**YOUR TASK**
What lines in the records below contain the string "NLANE"? Copy every one.

Segment Start: STUDY MATERIAL

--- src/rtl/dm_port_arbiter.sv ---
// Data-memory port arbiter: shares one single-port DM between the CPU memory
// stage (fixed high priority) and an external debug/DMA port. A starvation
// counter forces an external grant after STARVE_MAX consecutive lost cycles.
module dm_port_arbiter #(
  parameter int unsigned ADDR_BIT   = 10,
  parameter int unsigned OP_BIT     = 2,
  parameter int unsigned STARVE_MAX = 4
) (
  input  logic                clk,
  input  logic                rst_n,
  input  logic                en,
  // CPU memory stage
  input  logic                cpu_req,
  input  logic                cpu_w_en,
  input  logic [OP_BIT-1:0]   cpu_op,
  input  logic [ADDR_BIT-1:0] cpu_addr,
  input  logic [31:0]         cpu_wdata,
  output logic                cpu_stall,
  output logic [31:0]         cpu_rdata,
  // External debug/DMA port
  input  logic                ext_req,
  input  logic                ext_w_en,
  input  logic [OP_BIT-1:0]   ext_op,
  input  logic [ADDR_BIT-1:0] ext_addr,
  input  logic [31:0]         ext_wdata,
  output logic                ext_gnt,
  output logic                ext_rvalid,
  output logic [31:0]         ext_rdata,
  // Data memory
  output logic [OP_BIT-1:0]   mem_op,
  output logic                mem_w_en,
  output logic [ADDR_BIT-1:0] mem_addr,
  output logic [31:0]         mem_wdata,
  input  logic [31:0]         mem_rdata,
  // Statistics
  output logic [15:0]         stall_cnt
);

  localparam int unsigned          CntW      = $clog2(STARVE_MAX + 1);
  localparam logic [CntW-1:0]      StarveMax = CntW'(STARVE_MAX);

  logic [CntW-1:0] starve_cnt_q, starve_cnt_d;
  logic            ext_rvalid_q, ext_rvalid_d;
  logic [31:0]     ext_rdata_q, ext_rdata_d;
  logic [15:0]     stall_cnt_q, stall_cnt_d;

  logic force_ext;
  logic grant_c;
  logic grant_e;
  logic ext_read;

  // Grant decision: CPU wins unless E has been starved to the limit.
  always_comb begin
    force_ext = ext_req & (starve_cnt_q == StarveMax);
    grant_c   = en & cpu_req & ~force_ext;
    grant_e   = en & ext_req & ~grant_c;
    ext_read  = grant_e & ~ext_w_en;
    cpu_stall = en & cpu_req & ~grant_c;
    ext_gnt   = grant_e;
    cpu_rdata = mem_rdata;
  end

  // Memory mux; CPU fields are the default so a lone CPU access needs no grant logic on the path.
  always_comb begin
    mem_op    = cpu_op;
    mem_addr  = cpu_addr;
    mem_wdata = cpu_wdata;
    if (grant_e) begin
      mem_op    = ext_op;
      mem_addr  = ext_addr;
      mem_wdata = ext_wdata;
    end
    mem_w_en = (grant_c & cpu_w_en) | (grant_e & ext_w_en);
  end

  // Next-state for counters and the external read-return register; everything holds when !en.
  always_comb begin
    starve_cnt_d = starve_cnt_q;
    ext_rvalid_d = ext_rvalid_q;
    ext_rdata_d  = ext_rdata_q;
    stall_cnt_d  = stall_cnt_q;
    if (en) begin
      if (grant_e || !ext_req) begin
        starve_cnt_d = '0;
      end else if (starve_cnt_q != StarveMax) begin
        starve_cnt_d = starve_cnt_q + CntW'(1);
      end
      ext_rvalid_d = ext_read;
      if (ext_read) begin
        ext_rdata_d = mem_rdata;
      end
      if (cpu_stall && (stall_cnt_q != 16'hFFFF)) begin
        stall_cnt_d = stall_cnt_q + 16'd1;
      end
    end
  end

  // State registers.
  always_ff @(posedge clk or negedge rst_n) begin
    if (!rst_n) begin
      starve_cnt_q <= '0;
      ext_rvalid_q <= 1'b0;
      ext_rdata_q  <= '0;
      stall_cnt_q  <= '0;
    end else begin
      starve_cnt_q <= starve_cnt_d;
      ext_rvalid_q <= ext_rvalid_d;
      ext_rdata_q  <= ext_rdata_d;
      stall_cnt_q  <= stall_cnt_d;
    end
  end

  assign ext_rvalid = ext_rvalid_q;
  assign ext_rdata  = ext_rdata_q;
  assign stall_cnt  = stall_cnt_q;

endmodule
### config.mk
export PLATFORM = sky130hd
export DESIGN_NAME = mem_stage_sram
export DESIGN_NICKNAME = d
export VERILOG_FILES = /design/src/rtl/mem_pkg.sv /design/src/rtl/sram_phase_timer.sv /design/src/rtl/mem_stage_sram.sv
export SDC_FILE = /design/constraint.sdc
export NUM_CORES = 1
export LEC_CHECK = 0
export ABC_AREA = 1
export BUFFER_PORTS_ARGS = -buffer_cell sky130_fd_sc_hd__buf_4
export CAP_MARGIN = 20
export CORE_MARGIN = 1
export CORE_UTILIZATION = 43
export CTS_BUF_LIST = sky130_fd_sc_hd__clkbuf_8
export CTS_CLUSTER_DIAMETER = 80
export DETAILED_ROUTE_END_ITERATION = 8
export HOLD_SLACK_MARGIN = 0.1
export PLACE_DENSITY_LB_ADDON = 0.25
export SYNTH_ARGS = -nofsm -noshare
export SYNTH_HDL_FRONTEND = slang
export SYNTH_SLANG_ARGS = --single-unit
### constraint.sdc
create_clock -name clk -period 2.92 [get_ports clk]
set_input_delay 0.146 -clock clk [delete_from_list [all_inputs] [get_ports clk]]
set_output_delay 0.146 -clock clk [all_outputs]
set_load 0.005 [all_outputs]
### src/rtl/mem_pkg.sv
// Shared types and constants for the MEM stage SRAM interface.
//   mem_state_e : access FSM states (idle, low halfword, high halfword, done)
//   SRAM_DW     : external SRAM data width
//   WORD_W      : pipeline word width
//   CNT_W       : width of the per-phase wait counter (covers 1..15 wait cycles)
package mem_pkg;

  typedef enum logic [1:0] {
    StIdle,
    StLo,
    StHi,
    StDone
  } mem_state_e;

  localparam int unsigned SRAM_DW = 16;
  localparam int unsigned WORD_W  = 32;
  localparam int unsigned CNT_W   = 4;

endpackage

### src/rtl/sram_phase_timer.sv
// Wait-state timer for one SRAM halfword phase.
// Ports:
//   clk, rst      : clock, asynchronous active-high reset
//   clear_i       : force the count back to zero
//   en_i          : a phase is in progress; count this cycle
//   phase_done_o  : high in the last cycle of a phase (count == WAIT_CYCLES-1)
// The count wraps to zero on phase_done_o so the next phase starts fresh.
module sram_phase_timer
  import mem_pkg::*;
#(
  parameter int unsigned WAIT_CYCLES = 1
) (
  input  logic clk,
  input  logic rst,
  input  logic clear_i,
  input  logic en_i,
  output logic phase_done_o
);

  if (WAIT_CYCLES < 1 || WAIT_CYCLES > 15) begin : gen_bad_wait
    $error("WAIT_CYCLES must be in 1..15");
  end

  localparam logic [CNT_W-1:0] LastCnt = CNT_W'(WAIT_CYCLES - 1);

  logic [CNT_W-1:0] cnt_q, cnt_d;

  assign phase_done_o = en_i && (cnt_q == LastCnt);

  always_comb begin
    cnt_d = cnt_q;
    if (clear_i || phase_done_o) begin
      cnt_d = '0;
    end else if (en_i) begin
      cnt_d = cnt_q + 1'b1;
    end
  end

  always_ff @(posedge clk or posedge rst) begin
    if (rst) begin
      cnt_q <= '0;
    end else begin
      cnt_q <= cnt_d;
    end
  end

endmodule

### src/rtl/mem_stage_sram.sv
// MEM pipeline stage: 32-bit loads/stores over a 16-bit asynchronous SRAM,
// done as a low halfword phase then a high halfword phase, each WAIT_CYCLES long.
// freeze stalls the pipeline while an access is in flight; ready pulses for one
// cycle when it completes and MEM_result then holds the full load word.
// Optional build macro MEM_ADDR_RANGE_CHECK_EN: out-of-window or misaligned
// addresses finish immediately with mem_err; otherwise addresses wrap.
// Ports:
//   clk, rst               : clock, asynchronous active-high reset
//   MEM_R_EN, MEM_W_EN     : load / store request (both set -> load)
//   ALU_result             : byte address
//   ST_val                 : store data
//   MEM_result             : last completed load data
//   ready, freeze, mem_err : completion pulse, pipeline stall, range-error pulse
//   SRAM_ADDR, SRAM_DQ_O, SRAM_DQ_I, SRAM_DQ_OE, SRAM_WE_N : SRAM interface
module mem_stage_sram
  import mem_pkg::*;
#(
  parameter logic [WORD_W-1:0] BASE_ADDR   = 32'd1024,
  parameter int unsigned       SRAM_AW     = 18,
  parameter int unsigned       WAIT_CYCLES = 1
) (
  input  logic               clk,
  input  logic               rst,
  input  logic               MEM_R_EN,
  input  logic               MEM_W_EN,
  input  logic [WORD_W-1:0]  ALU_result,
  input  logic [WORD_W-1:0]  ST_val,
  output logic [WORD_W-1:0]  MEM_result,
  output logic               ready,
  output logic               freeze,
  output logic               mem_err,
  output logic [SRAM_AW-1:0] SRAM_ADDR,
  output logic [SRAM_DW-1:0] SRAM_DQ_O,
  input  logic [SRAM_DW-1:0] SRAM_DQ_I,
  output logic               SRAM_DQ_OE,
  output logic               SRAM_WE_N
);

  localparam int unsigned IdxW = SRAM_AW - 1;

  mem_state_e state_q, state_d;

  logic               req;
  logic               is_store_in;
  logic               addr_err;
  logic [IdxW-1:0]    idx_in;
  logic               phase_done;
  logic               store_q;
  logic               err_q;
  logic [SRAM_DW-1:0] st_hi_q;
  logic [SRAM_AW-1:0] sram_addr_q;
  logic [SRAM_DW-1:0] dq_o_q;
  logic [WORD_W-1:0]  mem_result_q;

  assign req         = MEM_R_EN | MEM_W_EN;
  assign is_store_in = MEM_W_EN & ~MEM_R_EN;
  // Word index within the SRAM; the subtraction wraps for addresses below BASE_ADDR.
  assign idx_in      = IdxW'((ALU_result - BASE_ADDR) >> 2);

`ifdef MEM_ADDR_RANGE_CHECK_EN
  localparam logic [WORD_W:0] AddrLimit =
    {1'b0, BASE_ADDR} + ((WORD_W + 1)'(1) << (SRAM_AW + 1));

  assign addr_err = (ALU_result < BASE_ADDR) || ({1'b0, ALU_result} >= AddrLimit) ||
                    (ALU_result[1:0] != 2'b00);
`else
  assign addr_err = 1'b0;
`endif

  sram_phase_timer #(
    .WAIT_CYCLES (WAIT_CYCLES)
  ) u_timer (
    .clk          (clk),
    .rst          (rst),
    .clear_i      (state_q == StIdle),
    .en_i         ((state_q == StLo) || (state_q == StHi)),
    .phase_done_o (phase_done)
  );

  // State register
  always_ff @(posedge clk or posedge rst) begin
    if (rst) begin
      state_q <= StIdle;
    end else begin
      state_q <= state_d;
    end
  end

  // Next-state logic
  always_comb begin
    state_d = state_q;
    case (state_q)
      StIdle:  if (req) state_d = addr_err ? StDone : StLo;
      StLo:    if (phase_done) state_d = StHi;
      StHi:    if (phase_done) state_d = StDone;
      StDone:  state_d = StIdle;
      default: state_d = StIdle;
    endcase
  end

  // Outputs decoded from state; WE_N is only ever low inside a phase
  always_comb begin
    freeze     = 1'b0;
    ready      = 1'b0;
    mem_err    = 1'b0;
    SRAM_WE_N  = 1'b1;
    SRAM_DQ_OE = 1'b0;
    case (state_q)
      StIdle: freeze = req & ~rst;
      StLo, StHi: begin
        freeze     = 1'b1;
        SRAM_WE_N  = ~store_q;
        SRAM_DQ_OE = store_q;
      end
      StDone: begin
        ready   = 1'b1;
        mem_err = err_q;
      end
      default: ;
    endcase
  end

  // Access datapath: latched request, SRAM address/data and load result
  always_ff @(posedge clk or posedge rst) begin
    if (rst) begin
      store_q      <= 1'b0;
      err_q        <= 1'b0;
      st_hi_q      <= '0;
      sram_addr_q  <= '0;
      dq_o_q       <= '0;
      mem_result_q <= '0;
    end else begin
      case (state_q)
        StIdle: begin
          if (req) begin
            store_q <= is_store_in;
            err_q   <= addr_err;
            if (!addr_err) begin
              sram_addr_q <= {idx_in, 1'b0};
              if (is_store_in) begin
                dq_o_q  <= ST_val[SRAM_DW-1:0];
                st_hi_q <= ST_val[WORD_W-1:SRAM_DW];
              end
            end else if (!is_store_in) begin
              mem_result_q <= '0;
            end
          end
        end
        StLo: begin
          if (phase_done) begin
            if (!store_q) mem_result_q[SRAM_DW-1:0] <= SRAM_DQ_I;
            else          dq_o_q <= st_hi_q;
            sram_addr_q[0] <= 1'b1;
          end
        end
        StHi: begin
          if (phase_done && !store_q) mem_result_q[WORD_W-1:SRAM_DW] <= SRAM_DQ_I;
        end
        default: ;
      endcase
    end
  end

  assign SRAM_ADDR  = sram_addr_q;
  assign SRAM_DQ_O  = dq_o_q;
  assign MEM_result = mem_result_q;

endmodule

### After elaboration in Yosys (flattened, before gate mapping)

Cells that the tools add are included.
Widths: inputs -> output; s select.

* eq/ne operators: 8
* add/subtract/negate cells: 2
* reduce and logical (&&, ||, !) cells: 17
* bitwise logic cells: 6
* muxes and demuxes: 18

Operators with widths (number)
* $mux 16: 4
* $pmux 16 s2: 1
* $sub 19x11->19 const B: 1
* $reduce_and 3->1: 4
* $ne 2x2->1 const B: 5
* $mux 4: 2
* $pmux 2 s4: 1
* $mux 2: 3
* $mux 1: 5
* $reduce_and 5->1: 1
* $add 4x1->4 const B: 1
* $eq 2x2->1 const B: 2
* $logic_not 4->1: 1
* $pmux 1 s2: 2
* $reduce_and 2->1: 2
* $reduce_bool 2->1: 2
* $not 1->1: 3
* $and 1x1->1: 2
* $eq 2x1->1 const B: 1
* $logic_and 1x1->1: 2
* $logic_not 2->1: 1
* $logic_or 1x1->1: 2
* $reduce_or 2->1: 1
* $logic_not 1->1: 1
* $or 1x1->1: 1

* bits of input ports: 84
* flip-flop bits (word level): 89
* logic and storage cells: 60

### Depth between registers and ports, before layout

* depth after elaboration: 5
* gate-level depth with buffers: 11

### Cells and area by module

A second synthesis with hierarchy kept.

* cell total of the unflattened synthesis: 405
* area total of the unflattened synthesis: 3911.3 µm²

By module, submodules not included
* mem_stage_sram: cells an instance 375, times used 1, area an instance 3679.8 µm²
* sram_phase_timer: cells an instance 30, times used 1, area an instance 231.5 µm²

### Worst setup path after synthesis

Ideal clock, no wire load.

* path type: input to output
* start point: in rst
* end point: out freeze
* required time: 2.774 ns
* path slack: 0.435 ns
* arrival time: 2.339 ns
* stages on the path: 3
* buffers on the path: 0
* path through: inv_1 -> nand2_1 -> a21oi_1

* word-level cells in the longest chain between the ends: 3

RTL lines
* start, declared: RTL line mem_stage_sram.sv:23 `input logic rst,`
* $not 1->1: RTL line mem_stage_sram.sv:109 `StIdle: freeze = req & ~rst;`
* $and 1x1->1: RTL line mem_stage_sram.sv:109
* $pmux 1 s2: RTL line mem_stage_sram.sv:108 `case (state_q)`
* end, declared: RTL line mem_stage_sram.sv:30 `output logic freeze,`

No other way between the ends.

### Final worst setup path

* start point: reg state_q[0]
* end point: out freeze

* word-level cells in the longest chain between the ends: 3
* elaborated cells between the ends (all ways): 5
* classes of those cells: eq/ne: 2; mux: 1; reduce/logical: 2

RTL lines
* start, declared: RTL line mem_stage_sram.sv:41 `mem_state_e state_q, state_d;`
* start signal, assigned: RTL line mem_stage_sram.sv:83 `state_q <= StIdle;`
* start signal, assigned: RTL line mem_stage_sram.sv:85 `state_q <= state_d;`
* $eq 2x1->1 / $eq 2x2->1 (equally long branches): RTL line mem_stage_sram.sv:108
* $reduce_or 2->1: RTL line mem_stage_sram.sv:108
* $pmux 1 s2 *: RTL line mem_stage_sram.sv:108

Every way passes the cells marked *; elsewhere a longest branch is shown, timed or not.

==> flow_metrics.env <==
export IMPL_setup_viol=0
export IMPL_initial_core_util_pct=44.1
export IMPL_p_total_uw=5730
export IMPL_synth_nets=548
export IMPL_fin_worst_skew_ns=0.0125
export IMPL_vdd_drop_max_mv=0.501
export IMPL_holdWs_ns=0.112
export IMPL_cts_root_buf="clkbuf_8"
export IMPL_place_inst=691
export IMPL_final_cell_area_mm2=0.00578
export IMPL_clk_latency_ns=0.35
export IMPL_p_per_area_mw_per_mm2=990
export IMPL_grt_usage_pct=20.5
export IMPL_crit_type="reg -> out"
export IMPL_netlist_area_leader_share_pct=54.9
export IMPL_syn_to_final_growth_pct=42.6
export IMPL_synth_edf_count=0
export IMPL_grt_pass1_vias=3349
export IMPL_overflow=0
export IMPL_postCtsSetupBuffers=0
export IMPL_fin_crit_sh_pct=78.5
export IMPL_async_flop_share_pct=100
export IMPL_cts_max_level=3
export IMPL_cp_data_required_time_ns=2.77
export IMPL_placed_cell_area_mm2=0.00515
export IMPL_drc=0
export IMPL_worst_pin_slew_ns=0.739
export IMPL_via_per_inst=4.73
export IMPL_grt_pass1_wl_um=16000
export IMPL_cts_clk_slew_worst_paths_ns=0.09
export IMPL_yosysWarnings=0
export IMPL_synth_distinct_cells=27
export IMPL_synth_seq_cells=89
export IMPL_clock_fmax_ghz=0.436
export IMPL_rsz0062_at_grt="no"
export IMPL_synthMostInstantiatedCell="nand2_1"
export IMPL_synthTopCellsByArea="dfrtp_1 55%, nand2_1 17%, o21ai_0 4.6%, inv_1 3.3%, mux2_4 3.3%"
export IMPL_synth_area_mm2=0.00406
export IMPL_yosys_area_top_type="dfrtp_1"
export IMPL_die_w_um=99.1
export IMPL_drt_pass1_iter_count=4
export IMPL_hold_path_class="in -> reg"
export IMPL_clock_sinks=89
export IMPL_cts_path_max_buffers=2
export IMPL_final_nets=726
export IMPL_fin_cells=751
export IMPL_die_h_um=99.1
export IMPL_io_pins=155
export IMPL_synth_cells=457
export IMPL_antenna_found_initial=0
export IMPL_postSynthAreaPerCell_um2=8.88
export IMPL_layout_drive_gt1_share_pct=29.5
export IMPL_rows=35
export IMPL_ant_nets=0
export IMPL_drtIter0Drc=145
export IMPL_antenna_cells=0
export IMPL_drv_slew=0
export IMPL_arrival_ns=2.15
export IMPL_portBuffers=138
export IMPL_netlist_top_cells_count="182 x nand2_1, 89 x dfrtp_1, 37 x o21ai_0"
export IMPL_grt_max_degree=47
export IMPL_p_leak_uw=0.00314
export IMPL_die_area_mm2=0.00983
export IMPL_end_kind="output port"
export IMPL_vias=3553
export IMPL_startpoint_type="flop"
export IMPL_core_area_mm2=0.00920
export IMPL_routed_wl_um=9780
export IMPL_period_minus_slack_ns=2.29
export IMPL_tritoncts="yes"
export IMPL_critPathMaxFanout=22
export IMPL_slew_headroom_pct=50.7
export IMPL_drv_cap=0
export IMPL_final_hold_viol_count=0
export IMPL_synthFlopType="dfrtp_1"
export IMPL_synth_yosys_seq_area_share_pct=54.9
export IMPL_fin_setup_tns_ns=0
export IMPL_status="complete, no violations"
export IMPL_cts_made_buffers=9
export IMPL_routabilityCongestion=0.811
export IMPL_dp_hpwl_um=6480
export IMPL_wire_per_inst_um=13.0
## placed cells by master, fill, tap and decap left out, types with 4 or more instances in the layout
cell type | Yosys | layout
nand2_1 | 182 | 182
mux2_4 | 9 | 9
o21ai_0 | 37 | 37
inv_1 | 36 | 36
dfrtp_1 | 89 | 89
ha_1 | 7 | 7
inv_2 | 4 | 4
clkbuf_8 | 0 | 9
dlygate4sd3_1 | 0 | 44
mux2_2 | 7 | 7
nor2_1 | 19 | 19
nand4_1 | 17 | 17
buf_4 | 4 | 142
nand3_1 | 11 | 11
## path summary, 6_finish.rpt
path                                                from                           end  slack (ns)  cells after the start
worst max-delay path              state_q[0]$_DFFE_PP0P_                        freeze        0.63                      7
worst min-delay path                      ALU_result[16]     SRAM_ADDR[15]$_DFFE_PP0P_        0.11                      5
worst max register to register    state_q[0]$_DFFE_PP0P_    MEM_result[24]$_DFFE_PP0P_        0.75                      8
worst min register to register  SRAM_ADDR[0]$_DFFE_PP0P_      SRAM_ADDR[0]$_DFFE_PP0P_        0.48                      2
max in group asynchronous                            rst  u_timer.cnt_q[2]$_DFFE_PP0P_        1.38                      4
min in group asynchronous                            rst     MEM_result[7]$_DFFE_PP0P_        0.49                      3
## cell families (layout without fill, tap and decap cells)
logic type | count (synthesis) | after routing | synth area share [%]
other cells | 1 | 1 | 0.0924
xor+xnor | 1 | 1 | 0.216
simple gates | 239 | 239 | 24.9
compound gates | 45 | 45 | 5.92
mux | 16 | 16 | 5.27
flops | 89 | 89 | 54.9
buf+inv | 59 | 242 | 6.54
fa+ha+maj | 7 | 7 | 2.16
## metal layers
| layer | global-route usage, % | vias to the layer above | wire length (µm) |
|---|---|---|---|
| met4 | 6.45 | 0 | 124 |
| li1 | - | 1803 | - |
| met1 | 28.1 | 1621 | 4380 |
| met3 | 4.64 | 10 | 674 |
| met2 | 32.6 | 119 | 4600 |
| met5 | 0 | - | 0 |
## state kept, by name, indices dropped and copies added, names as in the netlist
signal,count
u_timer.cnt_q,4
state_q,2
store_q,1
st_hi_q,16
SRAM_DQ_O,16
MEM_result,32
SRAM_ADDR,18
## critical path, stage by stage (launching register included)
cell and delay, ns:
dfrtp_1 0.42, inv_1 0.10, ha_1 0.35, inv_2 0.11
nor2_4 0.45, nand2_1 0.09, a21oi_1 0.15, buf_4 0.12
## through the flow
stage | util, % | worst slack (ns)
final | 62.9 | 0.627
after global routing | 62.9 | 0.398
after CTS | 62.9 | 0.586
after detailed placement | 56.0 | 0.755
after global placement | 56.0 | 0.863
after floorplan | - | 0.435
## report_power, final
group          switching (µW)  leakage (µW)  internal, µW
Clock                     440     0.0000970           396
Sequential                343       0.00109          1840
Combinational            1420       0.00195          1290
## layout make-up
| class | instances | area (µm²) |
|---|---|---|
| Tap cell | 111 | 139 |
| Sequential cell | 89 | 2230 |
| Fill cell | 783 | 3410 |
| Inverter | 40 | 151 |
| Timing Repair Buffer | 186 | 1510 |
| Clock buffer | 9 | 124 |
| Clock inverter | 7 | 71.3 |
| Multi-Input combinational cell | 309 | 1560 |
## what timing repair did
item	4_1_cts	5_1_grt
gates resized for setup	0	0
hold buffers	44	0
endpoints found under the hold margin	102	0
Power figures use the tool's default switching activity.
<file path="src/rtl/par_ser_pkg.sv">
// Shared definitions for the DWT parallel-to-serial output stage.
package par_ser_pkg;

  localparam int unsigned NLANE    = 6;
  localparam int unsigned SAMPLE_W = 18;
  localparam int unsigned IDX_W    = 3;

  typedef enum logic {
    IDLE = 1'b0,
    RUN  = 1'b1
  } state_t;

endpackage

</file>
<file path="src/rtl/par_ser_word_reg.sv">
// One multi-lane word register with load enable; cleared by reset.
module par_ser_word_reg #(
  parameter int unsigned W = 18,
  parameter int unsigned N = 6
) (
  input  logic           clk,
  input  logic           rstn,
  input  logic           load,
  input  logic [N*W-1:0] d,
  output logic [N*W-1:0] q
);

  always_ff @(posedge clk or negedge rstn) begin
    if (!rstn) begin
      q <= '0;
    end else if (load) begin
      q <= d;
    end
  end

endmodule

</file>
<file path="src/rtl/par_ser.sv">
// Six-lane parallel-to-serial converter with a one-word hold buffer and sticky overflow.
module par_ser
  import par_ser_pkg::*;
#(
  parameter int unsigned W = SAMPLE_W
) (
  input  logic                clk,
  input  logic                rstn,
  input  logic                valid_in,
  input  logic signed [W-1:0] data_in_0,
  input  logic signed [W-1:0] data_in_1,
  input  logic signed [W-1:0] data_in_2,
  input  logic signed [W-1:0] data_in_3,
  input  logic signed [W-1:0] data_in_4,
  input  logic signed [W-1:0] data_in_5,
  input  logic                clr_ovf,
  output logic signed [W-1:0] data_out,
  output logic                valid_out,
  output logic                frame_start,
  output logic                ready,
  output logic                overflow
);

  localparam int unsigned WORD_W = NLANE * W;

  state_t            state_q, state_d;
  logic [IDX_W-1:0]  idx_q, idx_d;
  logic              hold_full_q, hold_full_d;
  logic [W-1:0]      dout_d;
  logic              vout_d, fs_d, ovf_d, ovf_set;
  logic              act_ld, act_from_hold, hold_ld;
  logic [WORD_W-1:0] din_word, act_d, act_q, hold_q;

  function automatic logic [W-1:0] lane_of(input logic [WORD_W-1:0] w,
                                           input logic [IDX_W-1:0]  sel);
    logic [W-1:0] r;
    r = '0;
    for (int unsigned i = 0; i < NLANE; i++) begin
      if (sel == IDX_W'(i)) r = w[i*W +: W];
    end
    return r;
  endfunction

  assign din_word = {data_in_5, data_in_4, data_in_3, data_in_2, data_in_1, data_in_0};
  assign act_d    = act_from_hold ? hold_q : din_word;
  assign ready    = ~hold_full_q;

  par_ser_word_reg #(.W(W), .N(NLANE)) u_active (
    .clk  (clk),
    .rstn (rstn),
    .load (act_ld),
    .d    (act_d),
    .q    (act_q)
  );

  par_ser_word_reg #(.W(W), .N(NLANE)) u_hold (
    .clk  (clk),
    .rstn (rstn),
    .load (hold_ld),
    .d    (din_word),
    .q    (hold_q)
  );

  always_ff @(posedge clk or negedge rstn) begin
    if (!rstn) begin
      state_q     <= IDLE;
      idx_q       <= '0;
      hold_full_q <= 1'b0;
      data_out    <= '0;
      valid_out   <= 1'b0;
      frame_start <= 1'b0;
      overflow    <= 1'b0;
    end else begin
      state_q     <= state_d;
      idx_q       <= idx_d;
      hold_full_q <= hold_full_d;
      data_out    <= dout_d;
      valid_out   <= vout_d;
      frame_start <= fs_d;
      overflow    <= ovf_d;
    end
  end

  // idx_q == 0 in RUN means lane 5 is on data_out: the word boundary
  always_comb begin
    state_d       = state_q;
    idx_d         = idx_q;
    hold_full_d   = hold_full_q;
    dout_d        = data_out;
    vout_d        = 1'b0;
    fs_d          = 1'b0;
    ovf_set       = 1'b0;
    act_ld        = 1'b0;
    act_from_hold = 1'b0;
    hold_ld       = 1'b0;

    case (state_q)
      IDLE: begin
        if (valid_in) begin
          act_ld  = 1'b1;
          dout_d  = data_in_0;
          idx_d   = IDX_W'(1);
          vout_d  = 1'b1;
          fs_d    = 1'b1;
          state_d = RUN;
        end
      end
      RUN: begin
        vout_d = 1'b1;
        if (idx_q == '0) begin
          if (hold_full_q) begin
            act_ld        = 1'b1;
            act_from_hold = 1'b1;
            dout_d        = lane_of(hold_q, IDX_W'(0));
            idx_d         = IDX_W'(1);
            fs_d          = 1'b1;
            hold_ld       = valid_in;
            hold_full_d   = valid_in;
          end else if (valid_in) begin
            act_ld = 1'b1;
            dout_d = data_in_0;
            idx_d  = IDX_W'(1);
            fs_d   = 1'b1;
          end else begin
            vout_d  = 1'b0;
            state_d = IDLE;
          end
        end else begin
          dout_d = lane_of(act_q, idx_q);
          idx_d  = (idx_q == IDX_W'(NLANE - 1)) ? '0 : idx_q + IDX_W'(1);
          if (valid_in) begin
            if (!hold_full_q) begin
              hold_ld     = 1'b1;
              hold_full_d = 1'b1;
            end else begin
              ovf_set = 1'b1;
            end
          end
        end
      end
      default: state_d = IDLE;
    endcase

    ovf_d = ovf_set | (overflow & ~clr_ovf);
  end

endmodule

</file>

Segment End: STUDY MATERIAL

**WRITTEN RESPONSE**
  localparam int unsigned NLANE    = 6;
  localparam int unsigned WORD_W = NLANE * W;
    for (int unsigned i = 0; i < NLANE; i++) begin
  par_ser_word_reg #(.W(W), .N(NLANE)) u_active (
  par_ser_word_reg #(.W(W), .N(NLANE)) u_hold (
          idx_d  = (idx_q == IDX_W'(NLANE - 1)) ? '0 : idx_q + IDX_W'(1);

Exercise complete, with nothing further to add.